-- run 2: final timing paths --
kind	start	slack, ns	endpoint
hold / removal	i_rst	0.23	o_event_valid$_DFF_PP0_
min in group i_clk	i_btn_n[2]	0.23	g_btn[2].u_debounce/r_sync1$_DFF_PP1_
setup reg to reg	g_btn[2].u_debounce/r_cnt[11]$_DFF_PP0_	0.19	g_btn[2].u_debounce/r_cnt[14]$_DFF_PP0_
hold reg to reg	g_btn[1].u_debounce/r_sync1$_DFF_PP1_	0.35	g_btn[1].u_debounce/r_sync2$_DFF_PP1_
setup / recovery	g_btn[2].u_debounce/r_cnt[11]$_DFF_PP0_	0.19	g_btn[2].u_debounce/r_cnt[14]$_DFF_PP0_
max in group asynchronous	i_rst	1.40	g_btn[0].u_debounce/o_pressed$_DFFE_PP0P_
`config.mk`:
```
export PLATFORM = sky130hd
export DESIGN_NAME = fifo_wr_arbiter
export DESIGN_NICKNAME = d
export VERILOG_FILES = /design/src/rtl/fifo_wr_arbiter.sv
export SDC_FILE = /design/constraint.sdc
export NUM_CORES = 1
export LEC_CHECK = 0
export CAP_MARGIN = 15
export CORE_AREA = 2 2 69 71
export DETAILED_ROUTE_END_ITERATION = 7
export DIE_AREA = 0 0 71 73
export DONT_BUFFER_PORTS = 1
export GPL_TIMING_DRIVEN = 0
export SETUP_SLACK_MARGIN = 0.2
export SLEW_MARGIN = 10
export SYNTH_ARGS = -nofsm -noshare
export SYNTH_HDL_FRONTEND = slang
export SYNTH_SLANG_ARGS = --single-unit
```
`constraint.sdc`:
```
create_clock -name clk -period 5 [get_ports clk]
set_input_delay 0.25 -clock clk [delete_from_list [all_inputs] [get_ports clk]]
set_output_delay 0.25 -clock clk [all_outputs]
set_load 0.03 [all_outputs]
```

◆ ◆ ◆ ◆ ◆ ◆ ◆

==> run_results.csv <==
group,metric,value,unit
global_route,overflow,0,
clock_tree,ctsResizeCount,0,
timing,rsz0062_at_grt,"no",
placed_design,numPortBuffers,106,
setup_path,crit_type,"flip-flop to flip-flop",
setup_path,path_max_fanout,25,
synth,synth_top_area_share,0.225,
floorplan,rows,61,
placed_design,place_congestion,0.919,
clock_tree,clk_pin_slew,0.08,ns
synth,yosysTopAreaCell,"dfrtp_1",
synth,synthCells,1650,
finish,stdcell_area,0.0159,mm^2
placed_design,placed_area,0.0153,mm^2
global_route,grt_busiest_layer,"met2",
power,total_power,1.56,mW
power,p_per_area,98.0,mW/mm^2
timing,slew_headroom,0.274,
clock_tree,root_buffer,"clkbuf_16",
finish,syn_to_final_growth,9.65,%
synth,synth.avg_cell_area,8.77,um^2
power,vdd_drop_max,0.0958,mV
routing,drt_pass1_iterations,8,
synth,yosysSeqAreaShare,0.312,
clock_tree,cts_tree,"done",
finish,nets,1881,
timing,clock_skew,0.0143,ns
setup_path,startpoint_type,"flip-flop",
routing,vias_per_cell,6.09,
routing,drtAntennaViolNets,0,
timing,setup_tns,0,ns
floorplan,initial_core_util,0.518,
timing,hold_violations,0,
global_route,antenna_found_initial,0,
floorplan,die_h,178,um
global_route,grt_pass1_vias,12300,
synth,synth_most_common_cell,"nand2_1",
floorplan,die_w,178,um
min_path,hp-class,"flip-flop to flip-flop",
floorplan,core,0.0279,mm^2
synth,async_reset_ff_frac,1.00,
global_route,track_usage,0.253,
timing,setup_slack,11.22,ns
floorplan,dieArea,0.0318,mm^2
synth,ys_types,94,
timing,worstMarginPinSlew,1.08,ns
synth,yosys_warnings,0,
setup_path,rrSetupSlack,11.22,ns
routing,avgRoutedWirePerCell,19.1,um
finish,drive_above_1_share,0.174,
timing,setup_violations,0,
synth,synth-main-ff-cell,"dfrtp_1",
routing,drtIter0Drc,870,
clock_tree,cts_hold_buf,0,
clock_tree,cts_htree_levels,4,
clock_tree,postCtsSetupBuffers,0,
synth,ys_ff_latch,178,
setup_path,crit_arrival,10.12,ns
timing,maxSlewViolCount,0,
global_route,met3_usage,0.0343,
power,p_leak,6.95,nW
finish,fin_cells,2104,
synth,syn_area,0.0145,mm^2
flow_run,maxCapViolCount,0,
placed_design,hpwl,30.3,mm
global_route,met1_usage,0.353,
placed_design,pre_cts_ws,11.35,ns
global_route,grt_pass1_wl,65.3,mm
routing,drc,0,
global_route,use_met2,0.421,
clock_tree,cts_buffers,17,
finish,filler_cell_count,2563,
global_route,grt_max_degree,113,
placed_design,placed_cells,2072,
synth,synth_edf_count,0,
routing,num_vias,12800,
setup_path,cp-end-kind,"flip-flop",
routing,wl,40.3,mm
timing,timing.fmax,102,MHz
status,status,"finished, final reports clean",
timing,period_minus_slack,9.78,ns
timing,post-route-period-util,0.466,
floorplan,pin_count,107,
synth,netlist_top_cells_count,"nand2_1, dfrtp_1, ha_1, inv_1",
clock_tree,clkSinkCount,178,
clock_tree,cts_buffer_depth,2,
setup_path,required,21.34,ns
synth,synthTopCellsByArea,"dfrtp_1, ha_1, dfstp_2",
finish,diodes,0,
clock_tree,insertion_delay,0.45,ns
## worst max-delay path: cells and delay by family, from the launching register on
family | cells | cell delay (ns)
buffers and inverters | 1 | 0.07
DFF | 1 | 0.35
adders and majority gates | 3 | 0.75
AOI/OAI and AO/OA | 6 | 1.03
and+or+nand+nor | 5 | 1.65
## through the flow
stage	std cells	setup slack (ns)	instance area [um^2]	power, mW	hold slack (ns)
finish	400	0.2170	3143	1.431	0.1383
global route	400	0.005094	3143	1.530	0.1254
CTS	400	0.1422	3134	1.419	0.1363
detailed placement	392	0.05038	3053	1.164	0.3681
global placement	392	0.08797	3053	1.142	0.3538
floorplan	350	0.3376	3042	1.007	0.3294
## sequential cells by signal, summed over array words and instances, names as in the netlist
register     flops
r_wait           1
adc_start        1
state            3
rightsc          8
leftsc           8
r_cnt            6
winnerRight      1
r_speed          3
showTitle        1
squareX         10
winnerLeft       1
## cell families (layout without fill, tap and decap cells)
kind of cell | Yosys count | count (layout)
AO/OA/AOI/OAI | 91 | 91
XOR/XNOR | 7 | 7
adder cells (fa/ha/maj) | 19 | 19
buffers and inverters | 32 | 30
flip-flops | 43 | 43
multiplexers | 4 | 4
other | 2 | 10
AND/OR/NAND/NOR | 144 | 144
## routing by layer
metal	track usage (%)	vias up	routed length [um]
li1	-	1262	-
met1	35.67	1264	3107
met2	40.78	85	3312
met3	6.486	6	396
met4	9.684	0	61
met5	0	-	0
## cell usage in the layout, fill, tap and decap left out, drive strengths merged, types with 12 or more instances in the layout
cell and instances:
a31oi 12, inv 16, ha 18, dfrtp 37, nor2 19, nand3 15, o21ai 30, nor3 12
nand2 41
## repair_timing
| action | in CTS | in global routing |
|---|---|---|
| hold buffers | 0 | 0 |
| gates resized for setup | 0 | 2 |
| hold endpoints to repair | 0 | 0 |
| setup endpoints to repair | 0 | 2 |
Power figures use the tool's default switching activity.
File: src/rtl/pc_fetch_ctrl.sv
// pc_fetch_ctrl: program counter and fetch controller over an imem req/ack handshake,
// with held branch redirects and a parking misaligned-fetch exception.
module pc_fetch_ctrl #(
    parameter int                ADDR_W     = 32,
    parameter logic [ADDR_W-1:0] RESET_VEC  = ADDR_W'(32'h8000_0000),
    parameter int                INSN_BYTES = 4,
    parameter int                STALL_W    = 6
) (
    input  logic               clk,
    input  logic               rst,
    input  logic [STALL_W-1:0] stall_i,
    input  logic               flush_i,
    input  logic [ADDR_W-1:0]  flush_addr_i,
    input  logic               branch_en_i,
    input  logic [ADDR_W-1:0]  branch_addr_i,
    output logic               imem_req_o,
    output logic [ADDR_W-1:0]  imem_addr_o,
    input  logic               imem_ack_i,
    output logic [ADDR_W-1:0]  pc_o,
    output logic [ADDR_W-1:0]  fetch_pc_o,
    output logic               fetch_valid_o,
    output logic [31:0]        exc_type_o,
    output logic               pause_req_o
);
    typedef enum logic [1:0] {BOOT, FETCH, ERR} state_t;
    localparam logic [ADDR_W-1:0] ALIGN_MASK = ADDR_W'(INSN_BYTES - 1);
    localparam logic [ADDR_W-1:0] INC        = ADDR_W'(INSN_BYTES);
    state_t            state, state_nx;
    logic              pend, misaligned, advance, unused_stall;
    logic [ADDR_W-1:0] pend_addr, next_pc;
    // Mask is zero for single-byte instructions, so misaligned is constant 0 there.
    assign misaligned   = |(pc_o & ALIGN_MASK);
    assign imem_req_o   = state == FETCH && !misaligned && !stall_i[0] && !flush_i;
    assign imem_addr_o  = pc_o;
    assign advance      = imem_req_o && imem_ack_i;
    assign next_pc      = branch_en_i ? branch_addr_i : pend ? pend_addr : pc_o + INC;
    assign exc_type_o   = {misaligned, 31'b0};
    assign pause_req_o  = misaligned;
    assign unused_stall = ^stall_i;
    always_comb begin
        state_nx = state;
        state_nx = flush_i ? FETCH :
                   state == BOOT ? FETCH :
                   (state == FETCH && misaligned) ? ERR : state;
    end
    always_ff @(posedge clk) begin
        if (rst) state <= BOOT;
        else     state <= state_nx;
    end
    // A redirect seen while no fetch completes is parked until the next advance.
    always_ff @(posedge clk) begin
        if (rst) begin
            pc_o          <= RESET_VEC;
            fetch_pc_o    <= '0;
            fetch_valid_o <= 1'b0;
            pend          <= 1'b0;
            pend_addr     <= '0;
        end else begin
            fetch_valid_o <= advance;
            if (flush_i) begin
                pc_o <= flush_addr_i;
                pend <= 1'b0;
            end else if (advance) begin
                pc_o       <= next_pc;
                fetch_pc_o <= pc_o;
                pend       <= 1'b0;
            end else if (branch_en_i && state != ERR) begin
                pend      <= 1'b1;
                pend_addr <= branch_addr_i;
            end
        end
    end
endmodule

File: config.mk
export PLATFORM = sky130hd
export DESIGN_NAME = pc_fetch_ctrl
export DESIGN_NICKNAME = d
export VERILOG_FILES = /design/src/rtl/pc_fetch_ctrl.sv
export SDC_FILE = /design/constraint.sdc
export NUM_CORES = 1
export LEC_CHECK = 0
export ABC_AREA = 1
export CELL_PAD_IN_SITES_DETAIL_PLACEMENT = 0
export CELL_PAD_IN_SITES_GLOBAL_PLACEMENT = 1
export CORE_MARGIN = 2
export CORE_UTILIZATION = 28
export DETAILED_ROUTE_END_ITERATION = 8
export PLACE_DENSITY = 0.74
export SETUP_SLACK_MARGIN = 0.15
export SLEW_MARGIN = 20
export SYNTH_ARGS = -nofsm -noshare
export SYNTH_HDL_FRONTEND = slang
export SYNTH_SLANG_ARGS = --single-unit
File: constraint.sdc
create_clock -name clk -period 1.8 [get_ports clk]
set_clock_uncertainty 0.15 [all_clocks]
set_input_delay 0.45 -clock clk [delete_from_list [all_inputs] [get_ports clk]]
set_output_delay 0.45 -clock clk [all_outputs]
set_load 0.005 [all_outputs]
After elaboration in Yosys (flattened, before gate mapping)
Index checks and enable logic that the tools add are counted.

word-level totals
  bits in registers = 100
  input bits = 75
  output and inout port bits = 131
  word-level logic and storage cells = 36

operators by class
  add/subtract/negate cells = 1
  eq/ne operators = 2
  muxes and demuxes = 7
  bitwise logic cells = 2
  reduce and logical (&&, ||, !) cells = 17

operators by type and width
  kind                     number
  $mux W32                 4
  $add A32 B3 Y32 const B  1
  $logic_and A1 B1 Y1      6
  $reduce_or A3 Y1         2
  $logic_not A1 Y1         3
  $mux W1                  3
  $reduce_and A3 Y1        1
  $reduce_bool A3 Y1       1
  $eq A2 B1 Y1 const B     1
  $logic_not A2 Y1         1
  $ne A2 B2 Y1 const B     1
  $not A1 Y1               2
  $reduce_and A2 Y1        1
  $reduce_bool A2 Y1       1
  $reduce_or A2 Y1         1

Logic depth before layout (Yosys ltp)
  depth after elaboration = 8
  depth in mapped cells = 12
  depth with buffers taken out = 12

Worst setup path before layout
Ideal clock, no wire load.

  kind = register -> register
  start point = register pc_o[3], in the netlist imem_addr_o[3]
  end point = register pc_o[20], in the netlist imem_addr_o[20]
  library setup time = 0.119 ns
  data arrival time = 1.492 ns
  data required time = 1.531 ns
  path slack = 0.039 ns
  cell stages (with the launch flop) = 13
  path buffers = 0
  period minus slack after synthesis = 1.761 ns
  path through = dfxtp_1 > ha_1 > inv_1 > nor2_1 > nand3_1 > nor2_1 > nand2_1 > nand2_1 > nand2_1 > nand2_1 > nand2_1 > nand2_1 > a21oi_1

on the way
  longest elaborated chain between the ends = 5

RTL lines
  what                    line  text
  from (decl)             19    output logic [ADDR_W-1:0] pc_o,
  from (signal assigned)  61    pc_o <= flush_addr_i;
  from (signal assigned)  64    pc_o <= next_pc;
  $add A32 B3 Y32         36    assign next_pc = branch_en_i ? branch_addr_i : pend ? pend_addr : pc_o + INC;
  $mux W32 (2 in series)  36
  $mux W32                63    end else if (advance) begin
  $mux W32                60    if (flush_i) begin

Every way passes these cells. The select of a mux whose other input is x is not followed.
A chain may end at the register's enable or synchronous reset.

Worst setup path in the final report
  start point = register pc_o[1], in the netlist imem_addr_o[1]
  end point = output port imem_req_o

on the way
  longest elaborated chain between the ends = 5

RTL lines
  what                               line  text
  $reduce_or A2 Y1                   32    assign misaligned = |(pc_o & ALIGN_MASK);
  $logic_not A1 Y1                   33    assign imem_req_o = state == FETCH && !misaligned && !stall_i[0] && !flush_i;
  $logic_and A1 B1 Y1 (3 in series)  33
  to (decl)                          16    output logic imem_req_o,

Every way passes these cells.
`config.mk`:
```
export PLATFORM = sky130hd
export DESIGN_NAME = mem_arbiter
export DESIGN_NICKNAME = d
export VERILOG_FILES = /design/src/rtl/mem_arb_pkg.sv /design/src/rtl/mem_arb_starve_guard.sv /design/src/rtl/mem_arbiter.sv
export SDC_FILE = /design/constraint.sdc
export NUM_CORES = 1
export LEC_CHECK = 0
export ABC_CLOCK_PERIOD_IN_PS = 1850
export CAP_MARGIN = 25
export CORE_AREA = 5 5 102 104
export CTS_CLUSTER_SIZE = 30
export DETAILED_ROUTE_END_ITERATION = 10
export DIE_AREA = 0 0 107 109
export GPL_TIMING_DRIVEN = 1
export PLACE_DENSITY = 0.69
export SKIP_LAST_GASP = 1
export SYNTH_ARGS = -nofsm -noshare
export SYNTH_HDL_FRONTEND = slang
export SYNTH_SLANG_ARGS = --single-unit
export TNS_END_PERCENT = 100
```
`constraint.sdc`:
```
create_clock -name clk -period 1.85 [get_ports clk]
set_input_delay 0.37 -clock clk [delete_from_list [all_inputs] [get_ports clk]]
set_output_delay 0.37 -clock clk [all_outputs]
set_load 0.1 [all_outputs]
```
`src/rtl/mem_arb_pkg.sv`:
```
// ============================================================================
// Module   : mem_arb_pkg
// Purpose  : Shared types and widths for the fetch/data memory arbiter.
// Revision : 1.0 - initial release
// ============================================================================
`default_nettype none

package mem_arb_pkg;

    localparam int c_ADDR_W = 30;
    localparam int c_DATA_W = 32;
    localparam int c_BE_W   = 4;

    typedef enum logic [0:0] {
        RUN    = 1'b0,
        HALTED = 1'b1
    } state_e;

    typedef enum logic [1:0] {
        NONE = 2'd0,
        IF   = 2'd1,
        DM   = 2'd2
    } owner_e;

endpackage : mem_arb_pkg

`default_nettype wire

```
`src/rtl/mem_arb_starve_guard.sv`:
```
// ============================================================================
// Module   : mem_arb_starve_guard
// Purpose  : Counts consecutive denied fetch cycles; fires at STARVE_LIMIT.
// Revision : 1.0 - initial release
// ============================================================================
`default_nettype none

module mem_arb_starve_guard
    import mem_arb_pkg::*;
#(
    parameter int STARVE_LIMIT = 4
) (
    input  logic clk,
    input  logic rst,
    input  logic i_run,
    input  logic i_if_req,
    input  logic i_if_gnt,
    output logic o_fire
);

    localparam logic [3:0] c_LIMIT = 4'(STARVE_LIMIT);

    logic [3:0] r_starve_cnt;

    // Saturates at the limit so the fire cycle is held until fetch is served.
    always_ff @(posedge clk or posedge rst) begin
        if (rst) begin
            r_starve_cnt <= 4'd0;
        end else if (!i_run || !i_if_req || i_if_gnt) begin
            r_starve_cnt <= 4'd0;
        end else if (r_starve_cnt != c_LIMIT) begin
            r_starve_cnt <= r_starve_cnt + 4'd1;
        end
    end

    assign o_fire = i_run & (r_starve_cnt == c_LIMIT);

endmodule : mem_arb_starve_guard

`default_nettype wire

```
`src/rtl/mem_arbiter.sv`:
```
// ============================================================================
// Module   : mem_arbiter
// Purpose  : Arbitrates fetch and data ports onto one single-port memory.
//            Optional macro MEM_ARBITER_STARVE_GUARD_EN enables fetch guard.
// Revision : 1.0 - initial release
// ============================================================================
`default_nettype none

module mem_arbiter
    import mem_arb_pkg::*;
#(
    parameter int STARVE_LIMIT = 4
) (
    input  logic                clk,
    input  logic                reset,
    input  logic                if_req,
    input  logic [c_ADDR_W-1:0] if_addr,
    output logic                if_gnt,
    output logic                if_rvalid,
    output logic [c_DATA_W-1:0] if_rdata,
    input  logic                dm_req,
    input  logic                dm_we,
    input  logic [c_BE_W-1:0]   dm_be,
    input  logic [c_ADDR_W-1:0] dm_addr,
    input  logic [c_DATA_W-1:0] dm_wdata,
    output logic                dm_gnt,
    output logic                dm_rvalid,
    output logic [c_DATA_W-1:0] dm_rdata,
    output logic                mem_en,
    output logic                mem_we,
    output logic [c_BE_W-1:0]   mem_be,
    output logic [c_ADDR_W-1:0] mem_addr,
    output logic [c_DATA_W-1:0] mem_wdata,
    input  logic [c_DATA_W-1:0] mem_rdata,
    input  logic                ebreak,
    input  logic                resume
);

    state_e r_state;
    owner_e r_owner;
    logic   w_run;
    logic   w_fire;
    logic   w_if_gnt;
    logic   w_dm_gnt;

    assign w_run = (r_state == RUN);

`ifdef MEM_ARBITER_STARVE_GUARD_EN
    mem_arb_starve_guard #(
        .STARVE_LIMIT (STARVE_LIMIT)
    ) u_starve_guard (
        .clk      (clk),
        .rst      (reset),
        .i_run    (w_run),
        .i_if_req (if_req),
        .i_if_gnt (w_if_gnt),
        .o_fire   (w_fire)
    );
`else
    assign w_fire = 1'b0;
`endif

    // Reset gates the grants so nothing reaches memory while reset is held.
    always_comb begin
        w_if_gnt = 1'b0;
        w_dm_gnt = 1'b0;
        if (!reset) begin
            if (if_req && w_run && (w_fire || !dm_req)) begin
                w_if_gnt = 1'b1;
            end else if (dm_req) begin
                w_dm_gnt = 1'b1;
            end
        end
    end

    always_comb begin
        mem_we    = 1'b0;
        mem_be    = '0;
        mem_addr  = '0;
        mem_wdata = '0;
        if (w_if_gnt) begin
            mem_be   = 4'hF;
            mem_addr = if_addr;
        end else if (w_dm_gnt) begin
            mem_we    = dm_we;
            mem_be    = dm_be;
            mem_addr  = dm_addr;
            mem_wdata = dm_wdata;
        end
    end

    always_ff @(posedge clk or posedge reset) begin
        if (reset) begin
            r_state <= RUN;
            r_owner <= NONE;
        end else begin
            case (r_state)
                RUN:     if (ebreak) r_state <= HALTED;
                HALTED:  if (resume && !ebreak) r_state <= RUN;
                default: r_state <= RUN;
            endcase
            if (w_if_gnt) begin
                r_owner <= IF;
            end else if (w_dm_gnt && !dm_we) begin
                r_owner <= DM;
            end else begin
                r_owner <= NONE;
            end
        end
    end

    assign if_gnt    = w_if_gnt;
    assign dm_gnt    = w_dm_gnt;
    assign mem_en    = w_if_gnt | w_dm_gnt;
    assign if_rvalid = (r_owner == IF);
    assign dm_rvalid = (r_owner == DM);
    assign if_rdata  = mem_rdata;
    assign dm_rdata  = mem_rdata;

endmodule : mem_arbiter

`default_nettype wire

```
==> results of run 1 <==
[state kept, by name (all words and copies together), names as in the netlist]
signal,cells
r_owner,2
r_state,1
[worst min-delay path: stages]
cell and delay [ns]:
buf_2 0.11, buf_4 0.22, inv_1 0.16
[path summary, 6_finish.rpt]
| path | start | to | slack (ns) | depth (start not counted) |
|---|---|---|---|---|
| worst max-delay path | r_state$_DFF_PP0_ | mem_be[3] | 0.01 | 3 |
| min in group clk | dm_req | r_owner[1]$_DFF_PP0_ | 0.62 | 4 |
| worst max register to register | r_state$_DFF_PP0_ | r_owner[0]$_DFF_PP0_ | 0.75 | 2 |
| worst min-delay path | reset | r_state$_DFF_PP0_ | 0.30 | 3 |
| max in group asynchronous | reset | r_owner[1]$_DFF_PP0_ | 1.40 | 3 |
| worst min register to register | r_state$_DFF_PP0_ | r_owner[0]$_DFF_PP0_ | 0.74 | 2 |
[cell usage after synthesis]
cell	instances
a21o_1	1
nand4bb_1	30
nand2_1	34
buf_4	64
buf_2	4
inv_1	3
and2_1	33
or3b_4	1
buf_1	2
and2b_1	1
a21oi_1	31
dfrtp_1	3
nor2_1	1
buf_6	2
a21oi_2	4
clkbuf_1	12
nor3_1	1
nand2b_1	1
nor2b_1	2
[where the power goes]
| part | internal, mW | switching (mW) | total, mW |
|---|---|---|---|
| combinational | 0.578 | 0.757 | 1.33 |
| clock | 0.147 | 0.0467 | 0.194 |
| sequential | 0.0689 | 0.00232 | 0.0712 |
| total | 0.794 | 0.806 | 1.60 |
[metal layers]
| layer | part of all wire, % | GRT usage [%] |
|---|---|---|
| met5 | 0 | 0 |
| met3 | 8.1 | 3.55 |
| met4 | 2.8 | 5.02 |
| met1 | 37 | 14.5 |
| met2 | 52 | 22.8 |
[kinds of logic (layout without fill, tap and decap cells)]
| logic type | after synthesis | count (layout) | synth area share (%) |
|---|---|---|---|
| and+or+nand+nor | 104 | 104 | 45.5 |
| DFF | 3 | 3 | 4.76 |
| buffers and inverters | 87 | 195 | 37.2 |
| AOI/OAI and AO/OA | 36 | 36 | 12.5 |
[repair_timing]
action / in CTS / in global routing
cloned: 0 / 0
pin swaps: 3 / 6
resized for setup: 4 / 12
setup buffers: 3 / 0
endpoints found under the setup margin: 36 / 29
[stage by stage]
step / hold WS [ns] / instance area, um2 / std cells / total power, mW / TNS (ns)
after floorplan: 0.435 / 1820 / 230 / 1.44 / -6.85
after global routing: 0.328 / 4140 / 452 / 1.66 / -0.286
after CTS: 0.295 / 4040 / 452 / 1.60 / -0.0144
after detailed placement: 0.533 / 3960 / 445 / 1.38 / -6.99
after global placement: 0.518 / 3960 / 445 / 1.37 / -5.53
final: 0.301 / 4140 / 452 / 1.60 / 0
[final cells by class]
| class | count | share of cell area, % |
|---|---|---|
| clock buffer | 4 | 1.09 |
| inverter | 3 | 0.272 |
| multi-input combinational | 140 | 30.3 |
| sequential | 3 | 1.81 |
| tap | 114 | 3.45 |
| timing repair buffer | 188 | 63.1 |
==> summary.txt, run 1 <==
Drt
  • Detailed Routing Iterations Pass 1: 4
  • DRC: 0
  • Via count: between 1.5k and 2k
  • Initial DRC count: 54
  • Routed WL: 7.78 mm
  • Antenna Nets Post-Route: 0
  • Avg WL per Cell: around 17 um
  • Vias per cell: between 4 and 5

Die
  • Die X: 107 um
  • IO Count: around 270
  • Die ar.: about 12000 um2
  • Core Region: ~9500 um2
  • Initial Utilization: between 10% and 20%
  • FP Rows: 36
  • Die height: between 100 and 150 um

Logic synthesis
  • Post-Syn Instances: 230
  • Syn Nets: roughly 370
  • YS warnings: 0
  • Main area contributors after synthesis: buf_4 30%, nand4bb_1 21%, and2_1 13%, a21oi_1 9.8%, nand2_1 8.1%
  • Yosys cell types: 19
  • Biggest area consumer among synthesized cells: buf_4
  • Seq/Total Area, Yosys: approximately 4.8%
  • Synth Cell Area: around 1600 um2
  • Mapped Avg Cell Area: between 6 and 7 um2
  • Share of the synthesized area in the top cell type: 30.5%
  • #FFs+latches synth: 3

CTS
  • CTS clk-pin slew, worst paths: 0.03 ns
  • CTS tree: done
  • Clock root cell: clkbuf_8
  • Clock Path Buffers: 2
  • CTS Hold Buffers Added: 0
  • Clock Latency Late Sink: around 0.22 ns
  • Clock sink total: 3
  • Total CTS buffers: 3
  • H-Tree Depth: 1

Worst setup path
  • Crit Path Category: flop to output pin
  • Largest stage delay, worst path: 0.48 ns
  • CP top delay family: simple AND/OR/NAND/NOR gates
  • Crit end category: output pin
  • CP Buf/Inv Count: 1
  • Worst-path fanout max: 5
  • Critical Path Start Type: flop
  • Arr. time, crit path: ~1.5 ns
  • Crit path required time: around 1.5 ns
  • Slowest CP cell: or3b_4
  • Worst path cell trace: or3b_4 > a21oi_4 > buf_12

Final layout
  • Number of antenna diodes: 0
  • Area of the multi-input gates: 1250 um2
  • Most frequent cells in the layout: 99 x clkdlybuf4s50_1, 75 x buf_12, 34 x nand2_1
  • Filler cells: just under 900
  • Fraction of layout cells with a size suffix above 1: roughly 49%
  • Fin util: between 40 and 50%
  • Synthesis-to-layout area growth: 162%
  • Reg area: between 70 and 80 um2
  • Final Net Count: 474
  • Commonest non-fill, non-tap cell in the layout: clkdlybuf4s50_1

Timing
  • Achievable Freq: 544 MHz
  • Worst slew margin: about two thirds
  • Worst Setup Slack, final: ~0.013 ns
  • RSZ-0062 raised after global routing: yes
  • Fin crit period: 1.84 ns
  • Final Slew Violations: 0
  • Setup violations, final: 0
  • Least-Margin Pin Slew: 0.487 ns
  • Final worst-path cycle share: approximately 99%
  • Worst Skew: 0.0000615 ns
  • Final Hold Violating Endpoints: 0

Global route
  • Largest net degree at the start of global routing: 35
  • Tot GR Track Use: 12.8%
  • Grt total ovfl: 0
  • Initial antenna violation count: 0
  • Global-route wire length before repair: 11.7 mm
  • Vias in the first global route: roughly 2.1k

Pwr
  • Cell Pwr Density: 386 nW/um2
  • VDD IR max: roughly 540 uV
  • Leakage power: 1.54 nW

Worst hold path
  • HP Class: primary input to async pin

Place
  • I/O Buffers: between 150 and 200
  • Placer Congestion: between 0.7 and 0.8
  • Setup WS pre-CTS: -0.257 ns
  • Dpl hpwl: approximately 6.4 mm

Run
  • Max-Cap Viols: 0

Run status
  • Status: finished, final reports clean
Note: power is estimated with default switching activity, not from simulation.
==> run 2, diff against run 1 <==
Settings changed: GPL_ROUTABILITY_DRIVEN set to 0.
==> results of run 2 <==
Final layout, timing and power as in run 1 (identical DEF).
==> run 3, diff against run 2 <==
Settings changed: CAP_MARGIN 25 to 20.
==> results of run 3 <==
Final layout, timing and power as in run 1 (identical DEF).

◆ ◆ ◆ ◆ ◆ ◆ ◆

● **WHAT TO PRODUCE**: If the word "flip" is on a line above, return that line.

● **REPLY**:
setup_path,crit_type,"flip-flop to flip-flop",
setup_path,startpoint_type,"flip-flop",
min_path,hp-class,"flip-flop to flip-flop",
setup_path,cp-end-kind,"flip-flop",
flip-flops | 43 | 43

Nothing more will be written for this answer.